- [What you should do]: Lines below starting with the line with "cell_stages: 5" and going on through the line with "logical AND (*)" must be output exactly; the rest of the records must be left out.

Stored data
### src/rtl/wb_stage.sv
// rtl/wb_stage.sv - write-back stage: result select, load-wait handshake, retire count
// Define WB_FWD_EN to add the fwd_valid/fwd_dest/fwd_data forwarding taps.
module wb_stage #(
  parameter int DATA_W  = 32,
  parameter int ADDR_W  = 4,
  parameter int TIMEOUT = 16,
  parameter int RET_W   = 16
) (
  input  logic              clk,
  input  logic              rst,
  input  logic              freeze,
  input  logic              flush,
  input  logic              mem_valid,
  input  logic              mem_wb_en,
  input  logic              mem_r_en,
  input  logic [ADDR_W-1:0] mem_dest,
  input  logic [DATA_W-1:0] mem_alu_result,
  input  logic [DATA_W-1:0] mem_rdata,
  input  logic              mem_rdata_valid,
  output logic              ready_out,
`ifdef WB_FWD_EN
  output logic              fwd_valid,
  output logic [ADDR_W-1:0] fwd_dest,
  output logic [DATA_W-1:0] fwd_data,
`endif
  output logic              writeBackEn,
  output logic [ADDR_W-1:0] dest_wb,
  output logic [DATA_W-1:0] Result_WB,
  output logic              err,
  output logic [RET_W-1:0]  retired
);

  localparam int CNT_W = (TIMEOUT > 1) ? $clog2(TIMEOUT) : 1;
  localparam logic [CNT_W-1:0] CNT_LAST = CNT_W'(TIMEOUT - 1);
  localparam logic [ADDR_W-1:0] PC_IDX = '1;

  typedef enum logic {S_IDLE, S_WAIT} state_t;

  state_t            r_state, w_state_nx;
  logic [CNT_W-1:0]  r_cnt, w_cnt_nx;
  logic [ADDR_W-1:0] r_dest_lat, w_dest_lat_nx;
  logic              r_wb_en, w_wb_en_nx;
  logic [ADDR_W-1:0] r_dest, w_dest_nx;
  logic [DATA_W-1:0] r_result, w_result_nx;
  logic              r_err, w_err_nx;
  logic [RET_W-1:0]  r_retired, w_retired_nx;

  logic              w_retire;
  logic              w_do_wr;
  logic [ADDR_W-1:0] w_wr_dest;
  logic [DATA_W-1:0] w_wr_data;

  always_ff @(posedge clk or posedge rst) begin
    if (rst) begin
      r_state    <= S_IDLE;
      r_cnt      <= '0;
      r_dest_lat <= '0;
      r_wb_en    <= 1'b0;
      r_dest     <= '0;
      r_result   <= '0;
      r_err      <= 1'b0;
      r_retired  <= '0;
    end else begin
      r_state    <= w_state_nx;
      r_cnt      <= w_cnt_nx;
      r_dest_lat <= w_dest_lat_nx;
      r_wb_en    <= w_wb_en_nx;
      r_dest     <= w_dest_nx;
      r_result   <= w_result_nx;
      r_err      <= w_err_nx;
      r_retired  <= w_retired_nx;
    end
  end

  always_comb begin
    w_state_nx    = r_state;
    w_cnt_nx      = r_cnt;
    w_dest_lat_nx = r_dest_lat;
    w_wb_en_nx    = 1'b0;
    w_dest_nx     = r_dest;
    w_result_nx   = r_result;
    w_err_nx      = r_err;
    w_retired_nx  = r_retired;
    w_retire      = 1'b0;
    w_do_wr       = 1'b0;
    w_wr_dest     = mem_dest;
    w_wr_data     = mem_alu_result;

    case (r_state)
      S_IDLE: begin
        if (!flush && !freeze && mem_valid) begin
          if (!mem_wb_en) begin
            w_retire = 1'b1;
          end else if (!mem_r_en) begin
            w_do_wr = 1'b1;
          end else if (mem_rdata_valid) begin
            w_do_wr   = 1'b1;
            w_wr_data = mem_rdata;
          end else begin
            w_dest_lat_nx = mem_dest;
            w_cnt_nx      = '0;
            w_state_nx    = S_WAIT;
          end
        end
      end
      S_WAIT: begin
        // Data arriving on the final wait cycle still beats the timeout.
        if (flush) begin
          w_state_nx = S_IDLE;
        end else if (mem_rdata_valid) begin
          w_do_wr    = 1'b1;
          w_wr_dest  = r_dest_lat;
          w_wr_data  = mem_rdata;
          w_state_nx = S_IDLE;
        end else if (r_cnt == CNT_LAST) begin
          w_err_nx   = 1'b1;
          w_state_nx = S_IDLE;
        end else begin
          w_cnt_nx = r_cnt + 1'b1;
        end
      end
      default: w_state_nx = S_IDLE;
    endcase

    // The PC is outside the register file: it retires but never strobes a write.
    if (w_do_wr) begin
      w_retire    = 1'b1;
      w_dest_nx   = w_wr_dest;
      w_result_nx = w_wr_data;
      w_wb_en_nx  = (w_wr_dest != PC_IDX);
    end
    if (w_retire) begin
      w_retired_nx = r_retired + 1'b1;
    end
  end

  assign ready_out   = (r_state == S_IDLE);
  assign writeBackEn = r_wb_en;
  assign dest_wb     = r_dest;
  assign Result_WB   = r_result;
  assign err         = r_err;
  assign retired     = r_retired;

`ifdef WB_FWD_EN
  assign fwd_valid = r_wb_en && (r_dest != PC_IDX);
  assign fwd_dest  = r_dest;
  assign fwd_data  = r_result;
`endif

endmodule

### config.mk
export PLATFORM = sky130hd
export DESIGN_NAME = wb_stage
export DESIGN_NICKNAME = d
export VERILOG_FILES = /design/src/rtl/wb_stage.sv
export SDC_FILE = /design/constraint.sdc
export NUM_CORES = 1
export LEC_CHECK = 0
export ABC_CLOCK_PERIOD_IN_PS = 3110
export BUFFER_PORTS_ARGS = -buffer_cell sky130_fd_sc_hd__buf_2
export CAP_MARGIN = 30
export CELL_PAD_IN_SITES_DETAIL_PLACEMENT = 1
export CELL_PAD_IN_SITES_GLOBAL_PLACEMENT = 2
export CORE_UTILIZATION = 27
export CTS_CLUSTER_SIZE = 40
export DETAILED_ROUTE_END_ITERATION = 6
export HOLD_SLACK_MARGIN = 0.02
export PLACE_DENSITY = 0.79
export SLEW_MARGIN = 20
export SYNTH_ARGS = -nofsm -noshare
export SYNTH_HDL_FRONTEND = slang
export SYNTH_SLANG_ARGS = --single-unit
### constraint.sdc
create_clock -name clk -period 3.11 [get_ports clk]
set_clock_uncertainty 0.2 [all_clocks]
set_input_delay 0.933 -clock clk [delete_from_list [all_inputs] [get_ports clk]]
set_output_delay 0.933 -clock clk [all_outputs]
set_load 0.02 [all_outputs]
# Yosys cells after proc, flatten, opt, wreduce, memory -nomap -nowiden
# Cells that the tools add are included.
totals:
  register_bits: 63
  latch_bits: 0
  mem_bits_rw: 0
  rom_bits: 0
  input_bits: 76
  output_inout_bits: 55
  elab_cells: 65
  n_memories: 0
op_classes:
  n_addsub: 2
  n_mul: 0
  n_div: 0
  n_lt_le_gt_ge: 0
  n_eq_ne: 9
  shift: 0
  muxes: 36
  bitwise: 3
  n_reduce_logical: 7
ops:
  columns: ["op", "count"]
  rows:
  - ["32-bit two-way mux", 5]
  - ["32-bit case mux with 2 select lines", 1]
  - ["4-bit two-way mux", 10]
  - ["1-bit two-way mux", 17]
  - ["16-bit by 1-bit adder with 16-bit output (second input constant)", 1]
  - ["2-bit != test (second input constant)", 6]
  - ["4-bit case mux with 2 select lines", 1]
  - ["4-bit AND reduction", 2]
  - ["7-bit AND reduction", 1]
  - ["4-bit by 1-bit adder with 4-bit output (second input constant)", 1]
  - ["4-bit == test (second input constant)", 1]
  - ["4-bit != test (second input constant)", 1]
  - ["1-bit case mux with 2 select lines", 2]
  - ["1-bit inverter", 3]
  - ["1-bit logical AND", 2]
  - ["1-bit logical NOT", 2]
  - ["2-bit by 1-bit != test with 1-bit output (second input constant)", 1]

# Logic depth before layout (Yosys ltp)
# Gate-level depths: netlist of run 1.
depth:
  word_depth: 6
  mapped_depth: 6
  ltp_nobuf: 5

# Worst setup path before layout of run 1
# No wires, ideal clock.
synth_path:
  kind: "input to register"
  start: "input freeze"
  end: "register r_retired[10], in the netlist retired[10]"
  t_arrival_ns: 2.068
  slack_ns: 0.711
  cell_stages: 5
  n_path_buf: 1
  path_cell_list: "or3b_4 > a211oi_4 > buf_6 > nand4_1 > xnor2_1"
synth_between:
  elab_chain_cells: 6
  word_cells_on_any_way: 8
synth_rtl:
  columns: ["item", "line_no", "text"]
  rows:
  - ["start, declared", "11", "input logic freeze,"]
  - ["1-bit logical NOT (*)", "91", "if (!flush && !freeze && mem_valid) begin"]
  - ["1-bit logical AND (*) (2 in a row)", "91", null]
  - ["1-bit two-way mux", "91", null]
  - ["1-bit case mux with 2 select lines / 1-bit two-way mux (equally long branches)", "89", "case (r_state)"]
  - ["1-bit two-way mux (*)", "126", "if (w_do_wr) begin"]
  - ["end signal, assigned", "71", "r_retired <= w_retired_nx;"]
  - ["end, declared", "46", "logic [RET_W-1:0] r_retired, w_retired_nx;"]
# Every way passes the cells marked *; elsewhere a longest branch is shown, timed or not.
# A chain may end at the register's enable or synchronous reset.

# Worst setup path in the final report of run 1
layout_path:
  start: "register r_state"
  end: "output ready_out"
layout_between:
  elab_chain_cells: 1
layout_rtl:
  columns: ["item", "line_no", "text"]
  rows:
  - ["start, declared", "39", "state_t r_state, w_state_nx;"]
  - ["start signal, assigned", "64", "r_state <= w_state_nx;"]
  - ["1-bit inverter (no source line)", null, null]
  - ["end, declared", "20", "output logic ready_out,"]
# Every way passes these cells.

==> results of run 1 <==
==> final cells by class <==
cell class | instances | area share
Timing Repair Buffer | 135 | 0.181
Sequential cell | 63 | 0.394
Inverter | 6 | 0.00563
Multi-Input combinational cell | 195 | 0.321
Tap cell | 136 | 0.0425
Clock buffer | 13 | 0.0397
Clock inverter | 3 | 0.0163
==> through the flow <==
stage	area [sq um]	setup WS (ns)	power, W	std cells	util
floorplan	2930	0.407	0.00142	280	-
global placement	3780	0.565	0.00167	535	0.363
detailed placement	3780	0.536	0.00169	535	0.363
CTS	4000	0.668	0.00251	551	0.384
global route	4000	0.609	0.00261	551	0.384
finish	4000	0.697	0.00246	551	0.384
==> worst paths after layout <==
path / startpoint / end / slack (ns) / cells after the start
worst max register to register: r_state$_DFF_PP0_ / retired[1]$_DFFE_PP0P_ / 0.99 / 4
min in group asynchronous: rst / Result_WB[16]$_DFFE_PP0P_ / 0.48 / 2
worst min-delay path: retired[15]$_DFFE_PP0P_ / retired[15]$_DFFE_PP0P_ / 0.27 / 1
worst max-delay path: r_state$_DFF_PP0_ / ready_out / 0.70 / 2
worst min register to register: retired[15]$_DFFE_PP0P_ / retired[15]$_DFFE_PP0P_ / 0.27 / 1
max in group asynchronous: rst / dest_wb[3]$_DFFE_PP0P_ / 1.61 / 3
==> cells by family (layout without fill, tap and decap cells) <==
family	Yosys count	count (layout)	share of synthesized area
AOI/OAI and AO/OA	42	42	0.0802
xor gates and xnor gates	17	17	0.0508
adders and majority gates	2	2	0.00853
and+or+nand+nor	97	97	0.162
buffers and inverters	22	157	0.0346
DFF	63	63	0.538
muxes	37	37	0.127
==> state kept, by name (all words and copies together), names as in the netlist <==
name and flops:
r_state 1, r_cnt 4, r_dest_lat 4, dest_wb 4, writeBackEn 1, Result_WB 32
retired 16, err 1
==> layout by cell type (no fill, tap or decap) <==
cell,n
buf_4,2
mux2_2,1
nand2b_1,1
mux2i_1,36
nand4b_1,3
clkinv_2,1
inv_1,5
or3b_4,1
nand4_1,11
nor4bb_1,1
a21oi_4,1
clkbuf_8,11
ha_1,2
xor2_1,3
buf_12,3
nand2_1,54
o221ai_4,1
xnor2_1,14
bufinv_16,2
dfrtp_1,63
clkbuf_1,2
a221oi_1,1
inv_2,1
o21ai_1,4
nor2_1,5
and3_1,6
o21bai_1,1
and3b_1,2
o21ai_0,33
nand3_1,9
buf_2,130
and4_1,2
a211oi_4,1
and2_1,1
nor4_1,1
==> power groups by stage <==
stage	Clock (W)	Combinational, W	Sequential [W]
floorplan	0	0.000180	0.00124
global placement	0	0.000596	0.00107
CTS	0.000832	0.000612	0.00107
finish	0.000797	0.000597	0.00107
detailed placement	0	0.000611	0.00108
global route	0.000860	0.000657	0.00109
==> routing by layer <==
metal  up-vias  wire length, um  track usage
li1       1227                -            -
met1      1203             3250        0.166
met2        76             3710        0.227
met3         5              515       0.0472
met4         0               46       0.0298
met5         -                0            0
==> flow_summary_export.csv, run 1 <==
group,metric,value,unit
outcome,status,"finished clean",
setup_path,crit_arrival,1.28,ns
logic_synthesis,post-synth-top-count-cell,"dfrtp_1",
final_layout,synthToLayoutAreaGrowth,36.5,%
placement,place_congestion,0.702,
run,cap_violations,0,
die,start_util,0.282,
pwr,p_clk_frac,0.324,
logic_synthesis,synth.net_count,358,
clocking,cts_buffer_depth,2,
route,avgRoutedWirePerCell,13.6,um
sta,finalMaxSlewViolations,0,
setup_path,crit_buf_inv,2,
route,drcViolationCount,0,
clocking,cts_hold_buf,0,
die,die_h,106,um
logic_synthesis,synth_edf_count,0,
grt,grt_pass1_vias,2476,
pwr,power.net_switching,0.000775,W
hold_path,min-delay-path-class,"register to register",
clocking,cts_setup_buffers,0,
clocking,cts_sinks,63,
final_layout,num_antenna_cells,0,
setup_path,worst-path-max-fanout,11,
die,ios,131,
final_layout,multi_input_area,1280,sq um
grt,grt.total_usage,0.135,
sta,worst_hold_slack,0.267,ns
logic_synthesis,synth_top_cell_by_area,"dfrtp_1",
pwr,pwr-share-comb,0.243,
logic_synthesis,synth_area,2930,sq um
logic_synthesis,async_flop_share,1.00,
grt,grt.overflow.total,0,
grt,grt_max_degree,73,
pwr,powerDensity,614,nW/um^2
clocking,clkTransAtPathRegs,0.07,ns
sta,tightest_slew,0.620,ns
clocking,cts_tree,"built",
setup_path,path_class,"register to primary output",
sta,rsz0062_at_grt,"false",
setup_path,cp.required,1.98,ns
route,drtIter0Drc,26,
logic_synthesis,synth_seq_area_share,0.538,
setup_path,start_kind,"register",
final_layout,seq_area,1580,sq um
route,drtPass1Iterations,2,
clocking,clock_latency,0.33,ns
pwr,swShare,0.315,
logic_synthesis,yosysWarnings,0,
route,num_vias,2511,
grt,grt_pass1_wl,12.0,mm
route,routed_wl,7.52,mm
clocking,ctsResizeCount,0,
pwr,ir_worst_vdd,240,uV
logic_synthesis,synth_area_per_cell,10.5,sq um
final_layout,drive_gt1_frac,0.373,
sta,slew-limit-headroom,0.586,
sta,fin_crit,2.41,ns
die,die-width,106,um
route,vias_per_cell,4.56,
die,rows,37,
logic_synthesis,synth_cell_types,30,
final_layout,fin_nets,488,
setup_path,critPathMaxStageDelay,0.58,ns
final_layout,fill_cells,1247,
placement,io_buffers,130,
placement,dp_hpwl,5.64,mm
setup_path,cp-end-kind,"primary output",
grt,antenna_found_initial,0,
logic_synthesis,netlist.area_leader.share,0.538,
logic_synthesis,synthTopCellsByCount,"63 x dfrtp_1, 54 x nand2_1, 36 x mux2i_1",
clocking,cts_max_level,3,
pwr,power_frac_seq,0.433,
clocking,cts_made_buffers,9,
logic_synthesis,synth_cells,280,
pwr,p_leak,2.02,nW
sta,fmaxAchievable,414,MHz
logic_synthesis,ys_ff_latch,63,
setup_path,crit_slowest_cell,"dfrtp_1",
route,ant_nets,0,
sta,setup_viol,0,
logic_synthesis,synth_ff_type,"dfrtp_1",
pwr,p_int,0.00168,W
sta,min_period_over_period,0.776,
setup_path,crit_path_cell_trace,"inv_1 -> buf_2",
logic_synthesis,synth_area_leaders,"dfrtp_1 54%, mux2i_1 12%, nand2_1 6.9%",
sta,setup-tns-final,0,ns
setup_path,crit_family,"flip-flops",
die,die-area,11300,sq um
clocking,root_buffer,"clkbuf_8",
die,core,10400,sq um
sta,final_hold_viol_count,0,
No activity file was read; power rests on OpenSTA's default activity.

- [Exercise output]:
  cell_stages: 5
  n_path_buf: 1
  path_cell_list: "or3b_4 > a211oi_4 > buf_6 > nand4_1 > xnor2_1"
synth_between:
  elab_chain_cells: 6
  word_cells_on_any_way: 8
synth_rtl:
  columns: ["item", "line_no", "text"]
  rows:
  - ["start, declared", "11", "input logic freeze,"]
  - ["1-bit logical NOT (*)", "91", "if (!flush && !freeze && mem_valid) begin"]
  - ["1-bit logical AND (*) (2 in a row)", "91", null]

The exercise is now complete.